Hello everyone, I am working on scRNA-Seq data analysis and I have a technical question. We can combine different scRNA-Seq experiments with batch correction methods such as MNN or CCA. As I know, while doing differential expression analysis we should consider batch effect like Scater/Scran package provided a block parameter to do analysis with batch.
But the point is, if out data sets comes from different conditions (let's say healthy and disease) and real source of batch effect is the condition and we want to compare the transcriptomes of specific cell types between conditions, what should we do? We cannot block or do correction for batch since we want to see the effect of batch to specific conditions.
I identified cell types of clusters of each data seperately. Now I have 2 data sets from 2 conditions and I know which cluster is which cell type and I want to compare specific cell types in these 2 different conditions.
Treating scRNA-Seq data as bulk RNA-Seq data and use raw-counts (after deletion of non-expressed genes of course) with methods such as DESeq2 or edgeR, would it be okay?
Thank you in advance.
This may be of interest, as well as the vignettes here and here. Note that the last link is getting fixed in the next build cycle to use the summed counts directly, so just ignore the weighting part.
Ah yes, I forgot about your Biostatistics paper (1st link) exploring just this question. Thanks.

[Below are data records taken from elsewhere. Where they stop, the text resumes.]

File: config.mk
export PLATFORM = sky130hd
export DESIGN_NAME = cmos_size_cfg
export DESIGN_NICKNAME = d
export VERILOG_FILES = /design/src/rtl/cmos_cfg_pkg.sv /design/src/rtl/cmos_size_reg_lut.sv /design/src/rtl/cmos_size_cfg.sv
export SDC_FILE = /design/constraint.sdc
export NUM_CORES = 1
export LEC_CHECK = 0
export CAP_MARGIN = 40
export CORE_UTILIZATION = 59
export DETAILED_ROUTE_END_ITERATION = 6
export GPL_ROUTABILITY_DRIVEN = 0
export PLACE_DENSITY = 0.88
export SLEW_MARGIN = 20
export SYNTH_ARGS = -nofsm -noshare
export SYNTH_HDL_FRONTEND = slang
export SYNTH_HIERARCHICAL = 1
export SYNTH_SLANG_ARGS = --single-unit
export TNS_END_PERCENT = 5
File: constraint.sdc
create_clock -name clk -period 3.38 [get_ports clk]
set_input_delay 0.507 -clock clk [delete_from_list [all_inputs] [get_ports clk]]
set_output_delay 0.507 -clock clk [all_outputs]
set_load 0.02 [all_outputs]
File: src/rtl/cmos_cfg_pkg.sv
// Shared constants for the camera window/timing register sequencer.
package cmos_cfg_pkg;

  localparam int I2C_W = 24;

  // Output-window and frame-timing register addresses
  localparam logic [15:0] REG_DVPHO_H = 16'h3808;
  localparam logic [15:0] REG_DVPHO_L = 16'h3809;
  localparam logic [15:0] REG_DVPVO_H = 16'h380A;
  localparam logic [15:0] REG_DVPVO_L = 16'h380B;
  localparam logic [15:0] REG_HTS_H   = 16'h380C;
  localparam logic [15:0] REG_HTS_L   = 16'h380D;
  localparam logic [15:0] REG_VTS_H   = 16'h380E;
  localparam logic [15:0] REG_VTS_L   = 16'h380F;

  localparam logic [2:0] ST_INIT  = 3'd0;
  localparam logic [2:0] ST_IDLE  = 3'd1;
  localparam logic [2:0] ST_LOAD  = 3'd2;
  localparam logic [2:0] ST_WRITE = 3'd3;
  localparam logic [2:0] ST_WAIT  = 3'd4;
  localparam logic [2:0] ST_NEXT  = 3'd5;

  typedef enum logic [2:0] {
    S_INIT  = ST_INIT,
    S_IDLE  = ST_IDLE,
    S_LOAD  = ST_LOAD,
    S_WRITE = ST_WRITE,
    S_WAIT  = ST_WAIT,
    S_NEXT  = ST_NEXT
  } state_e;

  // Upper five bits of a 13-bit size, zero-extended to a register byte
  function automatic logic [7:0] hi5(input logic [12:0] v);
    return {3'b000, v[12:8]};
  endfunction

endpackage

File: src/rtl/cmos_size_reg_lut.sv
// Maps a write index plus the shadowed geometry to one {addr, data} word.
module cmos_size_reg_lut
  import cmos_cfg_pkg::*;
(
  input  logic [2:0]       idx_i,
  input  logic [12:0]      h_i,
  input  logic [12:0]      v_i,
  input  logic [12:0]      hts_i,
  input  logic [12:0]      vts_i,
  output logic [I2C_W-1:0] word_o
);

  // Register order: window width, window height, HTS, VTS (high byte first)
  always_comb begin
    word_o = '0;
    case (idx_i)
      3'd0: word_o = {REG_DVPHO_H, hi5(h_i)};
      3'd1: word_o = {REG_DVPHO_L, h_i[7:0]};
      3'd2: word_o = {REG_DVPVO_H, hi5(v_i)};
      3'd3: word_o = {REG_DVPVO_L, v_i[7:0]};
      3'd4: word_o = {REG_HTS_H,   hi5(hts_i)};
      3'd5: word_o = {REG_HTS_L,   hts_i[7:0]};
      3'd6: word_o = {REG_VTS_H,   hi5(vts_i)};
      3'd7: word_o = {REG_VTS_L,   vts_i[7:0]};
      default: word_o = '0;
    endcase
  end

endmodule

File: src/rtl/cmos_size_cfg.sv
// Programs DVPHO/DVPVO/HTS/VTS over the I2C write driver, retrying NACKs and
// re-running whenever the requested geometry changes.
module cmos_size_cfg
  import cmos_cfg_pkg::*;
#(
  parameter logic [19:0] INIT_DLY  = 20'd1000,
  parameter logic [1:0]  MAX_RETRY = 2'd3
) (
  input  logic             clk,
  input  logic             rst_n,
  input  logic             cfg_start,
  input  logic [12:0]      cmos_h_pixel,
  input  logic [12:0]      cmos_v_pixel,
  input  logic [12:0]      total_h_pixel,
  input  logic [12:0]      total_v_pixel,
  output logic             i2c_exec,
  output logic [I2C_W-1:0] i2c_data,
  input  logic             i2c_done,
  input  logic             i2c_ack,
  output logic             cfg_busy,
  output logic             cfg_done,
  output logic             cfg_err
);

  state_e           state_q, state_d;
  logic [19:0]      cnt_q, cnt_d;
  logic [2:0]       idx_q, idx_d;
  logic [1:0]       retry_q, retry_d;
  logic [12:0]      h_q, h_d, v_q, v_d, hts_q, hts_d, vts_q, vts_d;
  logic             pend_q, pend_d;
  logic             exec_q, exec_d;
  logic [I2C_W-1:0] data_q, data_d;
  logic             done_q, done_d;
  logic             err_q, err_d;
  logic [I2C_W-1:0] lut_word;
  logic             size_diff;

  cmos_size_reg_lut u_lut (
    .idx_i  (idx_q),
    .h_i    (h_q),
    .v_i    (v_q),
    .hts_i  (hts_q),
    .vts_i  (vts_q),
    .word_o (lut_word)
  );

  assign size_diff = (cmos_h_pixel  != h_q)   || (cmos_v_pixel  != v_q) ||
                     (total_h_pixel != hts_q) || (total_v_pixel != vts_q);

  // Next-state and register updates for the write sequencer
  always_comb begin
    state_d = state_q;
    cnt_d   = cnt_q;
    idx_d   = idx_q;
    retry_d = retry_q;
    h_d     = h_q;
    v_d     = v_q;
    hts_d   = hts_q;
    vts_d   = vts_q;
    pend_d  = pend_q;
    exec_d  = 1'b0;
    data_d  = data_q;
    done_d  = done_q;
    err_d   = err_q;

    // A request arriving mid-sequence is remembered and replayed afterwards
    if ((state_q == S_WRITE || state_q == S_WAIT || state_q == S_NEXT) &&
        (cfg_start || size_diff))
      pend_d = 1'b1;

    case (state_q)
      S_INIT: begin
        if (cnt_q == INIT_DLY - 20'd1) begin
          cnt_d   = '0;
          state_d = S_LOAD;
        end else begin
          cnt_d = cnt_q + 20'd1;
        end
      end
      S_IDLE: begin
        if (cfg_start || pend_q || size_diff) state_d = S_LOAD;
      end
      S_LOAD: begin
        h_d     = cmos_h_pixel;
        v_d     = cmos_v_pixel;
        hts_d   = total_h_pixel;
        vts_d   = total_v_pixel;
        idx_d   = '0;
        retry_d = '0;
        done_d  = 1'b0;
        err_d   = 1'b0;
        pend_d  = 1'b0;
        state_d = S_WRITE;
      end
      S_WRITE: begin
        data_d  = lut_word;
        exec_d  = 1'b1;
        state_d = S_WAIT;
      end
      S_WAIT: begin
        if (i2c_done) begin
          if (!i2c_ack) begin
            // Flag completion on the way into NEXT so it lands one cycle after done
            if (idx_q == 3'd7) done_d = 1'b1;
            state_d = S_NEXT;
          end else if (retry_q < MAX_RETRY) begin
            retry_d = retry_q + 2'd1;
            state_d = S_WRITE;
          end else begin
            err_d   = 1'b1;
            state_d = S_IDLE;
          end
        end
      end
      S_NEXT: begin
        if (idx_q != 3'd7) begin
          idx_d   = idx_q + 3'd1;
          retry_d = '0;
          state_d = S_WRITE;
        end else begin
          state_d = S_IDLE;
        end
      end
      default: state_d = S_INIT;
    endcase
  end

  // State and datapath registers
  always_ff @(posedge clk or negedge rst_n) begin
    if (!rst_n) begin
      state_q <= S_INIT;
      cnt_q   <= '0;
      idx_q   <= '0;
      retry_q <= '0;
      h_q     <= '0;
      v_q     <= '0;
      hts_q   <= '0;
      vts_q   <= '0;
      pend_q  <= 1'b0;
      exec_q  <= 1'b0;
      data_q  <= '0;
      done_q  <= 1'b0;
      err_q   <= 1'b0;
    end else begin
      state_q <= state_d;
      cnt_q   <= cnt_d;
      idx_q   <= idx_d;
      retry_q <= retry_d;
      h_q     <= h_d;
      v_q     <= v_d;
      hts_q   <= hts_d;
      vts_q   <= vts_d;
      pend_q  <= pend_d;
      exec_q  <= exec_d;
      data_q  <= data_d;
      done_q  <= done_d;
      err_q   <= err_d;
    end
  end

  // Busy ends with the final WAIT, so it is already low in the closing NEXT
  assign cfg_busy = (state_q == S_LOAD) || (state_q == S_WRITE) ||
                    (state_q == S_WAIT) || (state_q == S_NEXT && idx_q != 3'd7);
  assign i2c_exec = exec_q;
  assign i2c_data = data_q;
  assign cfg_done = done_q;
  assign cfg_err  = err_q;

endmodule

==> results of run 1 <==
[critical path: stages, from the launching register on]
cell and delay [ns]:
dfrtp_1 0.65, ha_1 0.36, ha_1 0.23, nand2_1 0.08, nand2_1 0.04, o21ai_0 0.10
clkdlybuf4s50_1 0.65
[layout make-up]
| type | count | area (sq um) |
|---|---|---|
| multi-input combinational | 406 | 2750 |
| clock inverter | 6 | 47.5 |
| timing repair buffer | 90 | 908 |
| clock buffer | 10 | 138 |
| sequential | 108 | 2700 |
| tap | 129 | 161 |
| inverter | 18 | 67.6 |
| fill | 667 | 2590 |
[registers in the layout, summed over array words and instances (netlist names)]
name / flops
i2c_exec: 1
v_q: 13
idx_q: 3
cnt_q: 20
cfg_done: 1
retry_q: 2
hts_q: 13
i2c_data: 24
cfg_err: 1
pend_q: 1
vts_q: 13
state_q: 3
h_q: 13
[per-stage QoR]
step                cell area, sq um  instances  total power (uW)
floorplan                       5810        570              4200
global placement                6570        750              4840
detailed placement              6590        751              4950
CTS                             6780        767              5710
global route                    6780        767              6070
finish                          6780        767              5710
[report_power, final]
group / internal [uW] / switching (uW)
registers: 1820 / 551
clock network: 295 / 446
logic: 1300 / 1300
[cells in the final DEF, fill, tap and decap left out, types with 4 or more instances in the layout]
master	instances
nand2_1	111
dfrtp_1	108
clkdlybuf4s50_1	83
mux2_2	44
xnor2_1	33
o21ai_0	21
nor2_1	19
inv_1	17
xor2_1	17
nand4_1	15
conb_1	13
mux2i_1	12
a31oi_1	10
clkbuf_8	10
o21ai_1	9
a21oi_1	8
o22ai_1	8
nor4_1	7
nand3_1	5
nor3_1	5
and3_1	5
nand2b_1	5
buf_4	5
or3_1	4
a22o_1	4
and2_1	4
a211oi_1	4
ha_1	4
[logic make-up after synthesis]
family                   after synthesis  synth area share (%)
buffers and inverters                 56                  6.25
AND/OR/NAND/NOR                      198                  16.7
AO/OA/AOI/OAI                         82                  9.59
multiplexers                          59                  12.0
adder cells (fa/ha/maj)                4                 0.868
other                                  2                 0.130
XOR/XNOR                              50                  7.59
flip-flops                           108                  46.9
[synth_stat cells, types with 2 or more instances]
cell	number
a211oi_1	4
a21oi_1	8
a22o_1	4
a22oi_1	2
a31oi_1	10
and2_1	4
and3_1	5
buf_2	6
buf_4	15
buf_6	8
clkbuf_1	7
conb_1	2
dfrtp_1	108
ha_1	4
inv_1	17
mux2_2	44
mux2i_1	12
mux4_1	3
nand2_1	111
nand2b_1	5
nand3_1	5
nand4_1	15
nand4_2	2
nor2_1	20
nor2b_1	2
nor3_1	5
nor3b_1	2
nor4_1	7
o21ai_0	21
o21ai_1	9
o22a_1	3
o22ai_1	8
o2bb2ai_1	3
or3_1	4
xnor2_1	33
xor2_1	17
[per-layer routing]
metal	wire (um)	GRT usage, %
met5	0	0
met2	6270	44.0
met3	745	4.99
met4	289	8.92
met1	5440	36.2
[worst paths after layout]
kind,from,end,slack (ns),cells past startpoint
min in group clk,i2c_data[16],i2c_data[16],0.49,2
worst max register to register,vts_q[3],state_q[1],1.31,6
worst max-delay path,idx_q[0],cfg_busy,0.40,6
max in group asynchronous,rst_n,hts_q[10],2.38,3
worst min-delay path,rst_n,cnt_q[19],0.07,1
worst min register to register,i2c_data[16],i2c_data[16],0.49,2
==> metrics, run 1 <==
worst-path fanout max=21; Core Util, Final=72.3%; post-route ant nets=0; Num CTS Buffers=9; Port-buffer cells=84; worst hold path class=input pin to asynchronous set/reset pin; # setup viols final=0; CTS Hold Bufs=0; dpl ws=between 0.8 and 0.9 ns; CTS root buf=clkbuf_8; Netlist cell types=60; die height=101 um; Initial DRC Count=between 200 and 300; total of max-cap violations=0; CP Launch Type=register; CTS tree=done; CORE AREA=0.00937 sq mm; setup ws final=between 0.3 and 0.4 ns; routed wire length=12.7 mm; Final Hold Viols=0; layout cells sized above 1=about 13%; Initial Util=61.5%; critical path type=register to output port; Synth area leader=dfrtp_1; Leak=between 0.002 and 0.003 uW; wire per inst=16.6 um; first-pass GRT wire length=20.9 mm; data required time at the worst endpoint=between 2 and 3 ns; Syn Area/Cell=10.3 sq um; hpwl dp=9.36 mm; #FFs+latches synth=108; buffer depth of the longest clock path=2; async set or reset register ratio after synthesis=between 90% and 100%; DR vias=4397; Site Rows=35; die area=0.0102 sq mm; DRC viols=0; min Tclk post-route=about 3 ns; DIE WIDTH=101 um; Total GRT Usage=~27%; Worst VDD drop=approximately 0.54 mV; io pins=between 80 and 90; sequential fraction of the synthesis area=46.9%; TNS Setup=0 ns; Detailed Routing Iterations Pass 1=5; Worst-Skew Late Latency=0.37 ns; final hold slack=0.0729 ns; gr ovfl total=0; Yosys warnings=6; Post-Synthesis Cells=559; synth-to-layout area growth=17.5%; Post-CTS Setup Inserts=0; outcome=finished, final reports clean; CP Capture Type=output port; largest net degree at the start of global routing=between 60 and 70; achievable frequency=335 MHz; RSZ-0062 raised after global routing=false; post-route clock skew=about 0.013 ns; ranking of synthesized cells by area=dfrtp_1, mux2_2, nand2_1, xnor2_1, xor2_1; antenna fix cells=0; vias in the first global route=4284; htree depth=3; Final Cycle Share=88.2%; Arr. time, crit path=2.48 ns; Rel. slew slack=53.5%; Clock Pin Slew Worst Setup and Hold Paths=about 0.11 ns; Post-Synthesis Cell Area=0.00577 sq mm; Power per Cell Area=842 mW/mm^2; CTS sink count=roughly 110; Post-synth EDFFs=0; area fraction of the dominant cell type after synthesis=around 47%; top_reg_cell synth=dfrtp_1; nets=694; vias per cell=about 5.7; CTS-repair resized insts=0; Slew Limit Fails=0; Worst-Margin Slew=0.698 ns; initial antenna violation count=0
Power figures use the tool's default switching activity.
==> inputs of run 2 (changes only) <==
CTS_CLUSTER_SIZE = 25   (was default)
TNS_END_PERCENT = 100   (was 5)
==> results of run 2 <==
No change in the layout: final DEF, timing and power equal those of run 1.
==> inputs of run 3 (changes only) <==
CORE_UTILIZATION = 55   (was 59)
PLACE_DENSITY = 0.83   (was 0.88)
clock period = 3.3 ns   (was 3.38 ns; I/O delays follow)
==> run 3 against run 2 <==
First-iteration DRC count grew 40%. Flip-flop and latch count is the same. Die area grew 7.1%. Critical path type unchanged.
==> metrics, run 3 (synthesis gave the netlist of run 1 again) <==
Finished Cell Area=0.00678 sq mm (about the same); first-pass GRT wire length=21.1 mm (was 20.9 mm); nets=696 (was 694); Final Cycle Share=84.8%; commonest non-fill, non-tap cell in the layout=nand2_1 (unchanged); Port-buffer cells=84 (unchanged); Num CTS Buffers=9 (unchanged); Power per Cell Area=855 mW/mm^2 (was 842 mW/mm^2); most frequent cells in the layout=nand2_1, dfrtp_1, clkdlybuf4s50_1 (unchanged); total of max-cap violations=0 (unchanged); achievable frequency=357 MHz; CP Launch Type=register (unchanged); antenna fix cells=0 (unchanged); Total GRT Usage=24.8% (was 26.8%); routed wire length=12.7 mm (about the same); Worst-Skew Late Latency=0.38 ns (was 0.37 ns); DR vias=4353 (was 4397); outcome=finished, final reports clean (unchanged); CTS root buf=clkbuf_8 (unchanged); CORE AREA=0.0102 sq mm (was 0.00937 sq mm); max FFs per register=24 (unchanged); data required time at the worst endpoint=2.80 ns (was 2.87 ns); critical path type=register to output port (unchanged); vias per cell=5.62 (was 5.73); DRC viols=0 (unchanged); post-route clock skew=0.00787 ns (was 0.0128 ns); Multi-input gate area=0.00275 sq mm (unchanged); CP Capture Type=output port (unchanged); CTS sink count=108 (unchanged); TNS Setup=0 ns (unchanged); Detailed Routing Iterations Pass 1=5 (unchanged); synth-to-layout area growth=17.6% (was 17.5%); die area=0.0109 sq mm (was 0.0102 sq mm); wire per inst=16.5 um (was 16.6 um); CTS Hold Bufs=0 (unchanged); Worst VDD drop=0.403 mV (was 0.536 mV); worst hold path class=input pin to asynchronous set/reset pin (unchanged); Worst-Margin Slew=0.660 ns (was 0.698 ns); post-route ant nets=0 (unchanged); hpwl dp=9.50 mm (was 9.36 mm); Slew Limit Fails=0 (unchanged); die height=104 um (was 101 um); Final Non-Filler Cells=774 (was 767); buffer depth of the longest clock path=2 (unchanged); Fillers=779 (was 667); dpl cell area=0.00663 sq mm (was 0.00659 sq mm); FF/Latch Area=0.00270 sq mm (unchanged); CTS-repair resized insts=0 (unchanged); initial antenna violation count=0 (unchanged); CTS tree=done (unchanged); Rel. slew slack=56.0% (was 53.5%); largest net degree at the start of global routing=56 (was 65); Leak=0.00290 uW (about the same); layout cells sized above 1=12.4% (was 12.7%); Initial DRC Count=406 (was 291); Post-CTS Setup Inserts=0 (unchanged); Final Hold Viols=0 (unchanged); total power=5800 uW (was 5710 uW); Site Rows=37 (was 35); gr ovfl total=0 (unchanged); # setup viols final=0 (unchanged); min Tclk post-route=2.80 ns; DIE WIDTH=104 um (was 101 um); DP Cell Count=760 (was 751); Arr. time, crit path=2.30 ns (was 2.48 ns); io pins=85 (unchanged); RSZ-0062 raised after global routing=false (unchanged); worst-path fanout max=20 (was 21); Initial Util=56.4% (was 61.5%); htree depth=3 (unchanged); Clock Pin Slew Worst Setup and Hold Paths=0.09 ns (was 0.11 ns); vias in the first global route=4161 (was 4284); final hold slack=0.0670 ns (was 0.0729 ns)
[run 3: cell count changes in the layout (fill, tap and decap cells not counted), sizes merged]
| cell | change |
|---|---|
| clkbuf | +2 |
| clkinv | -2 |
| buf | +2 |
| inv | -2 |
[run 3: path summary, 6_finish.rpt]
kind | to | slack [ns] | depth (start not counted) | startpoint
max | cfg_busy | 0.50 | 5 | idx_q[2]
min | cnt_q[7] | 0.07 | 1 | rst_n
max reg2reg | state_q[1] | 1.24 | 6 | vts_q[3]
min reg2reg | i2c_data[23] | 0.48 | 2 | i2c_data[23]
max in group asynchronous | v_q[9] | 2.60 | 2 | rst_n
min in group clk | i2c_data[23] | 0.48 | 2 | i2c_data[23]
[run 3: report_power, final]
group          switching, uW  internal [uW]  total, uW
Sequential               532           1870       2400
Clock                    427            287        714
Combinational           1350           1340       2690
Total                   2300           3500       5800
[run 3: area by class of cell]
class                      count  area share [%]
clock buffer                  12            2.14
clock inverter                 2           0.184
timing repair buffer          92            13.7
multi-input combinational    406            40.6
sequential                   108            39.8
tap                          136            2.51
inverter                      18           0.996
[run 3: critical path, cell delays in order, from the launching register on]
cell,delay [ns]
dfrtp_1,0.78
ha_1,0.35
nand2_1,0.07
nand2_1,0.06
o21ai_0,0.11
clkdlybuf4s50_1,0.56
[run 3: metal layers]
metal	wire length [um]	vias to the layer above	track usage (%)
met2	6190	132	39.5
met1	5760	2129	34.1
li1	-	2069	-
met4	267	0	9.29
met3	520	23	4.07
met5	0	-	0
[run 3: through the flow]
stage,worst slack (ns),util (%)
detailed placement,0.713,64.8
finish,0.502,66.3
floorplan,1.53,-
global route,0.393,66.3
global placement,0.807,64.5
CTS,0.520,66.3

Hello again Aaron, Micheal and thank you for answers. Counting counts and create a pseudo-bulk RNA-Seq is an effective method I see and it is suitable to use on specific cell types but I face another question mark. What if we don't have replicates which mean only 1 data for healthy and 1 data for disease. Counting counts will create a pseudo-bulk RNA-Seq without replicates and without replicates it is not suitable to use standard statistical methods. Do you think using raw counts without summing and treating each cell as a replicate is a proper way to do it (with DESeq2 for example)?
Thank you for all your answers.
Is it "proper"? No. You're treating the cells as replicates, which is inappropriate for various reasons. The most obvious is that, if you have multiple cell types/states in a cluster, your replicates will exhibit hidden correlations that compromise the DE analysis. Even more problematic is the fact that cells are not units of experimental replication, and treating them as such makes little sense.
To understand the latter reason, imagine what would happen if you or someone else tried to repeat the experiment. In the vast majority of cases, you will not have access to the same population of cells. Rather, you will generate a new population of cells from a different sample (e.g., patient, animal, cell culture) to use in your experiment. These samples are the relevant units of replication in an experimental context, not the individual cells themselves. Indeed, all of classical hypothesis testing is about the long-run expected results from repeated experiments (e.g., type I error rates, expected FDRs), so this is what the replication should reflect.
If you only have one sample per condition, you are in the same position as if you have only one bulk RNA-seq sample. Cell-to-cell variability doesn't tell you anything about the sample-to-sample variability; you can have highly heterogeneous populations (high cell-to-cell variability) that are very consistent across samples, as well as populations that consist of one cell type/kind (low cell-to-cell variability) but that cell type/kind differs across samples.
Having said that, people frequently pretend that cells are replicates (including me, e.g., here). Sounds bad, but the excuse is that the aim of the analysis is to simply rank the genes to identify good markers for particular clusters. Cell-to-cell variability becomes relevant in such cases as the most appealing markers are consistently upregulated in one population compared to another. Importantly: we don't bother interpreting the magnitude of the p-value to define significant DE genes, for reasons related to the replication described above, and also because of the circularity of computing p-values from the same data used to define clusters.
If you care about having valid p-values to define DE genes, then you need replicate samples. This is no different from bulk RNA-seq, you can't talk you way out of it by pretending cells are replicates.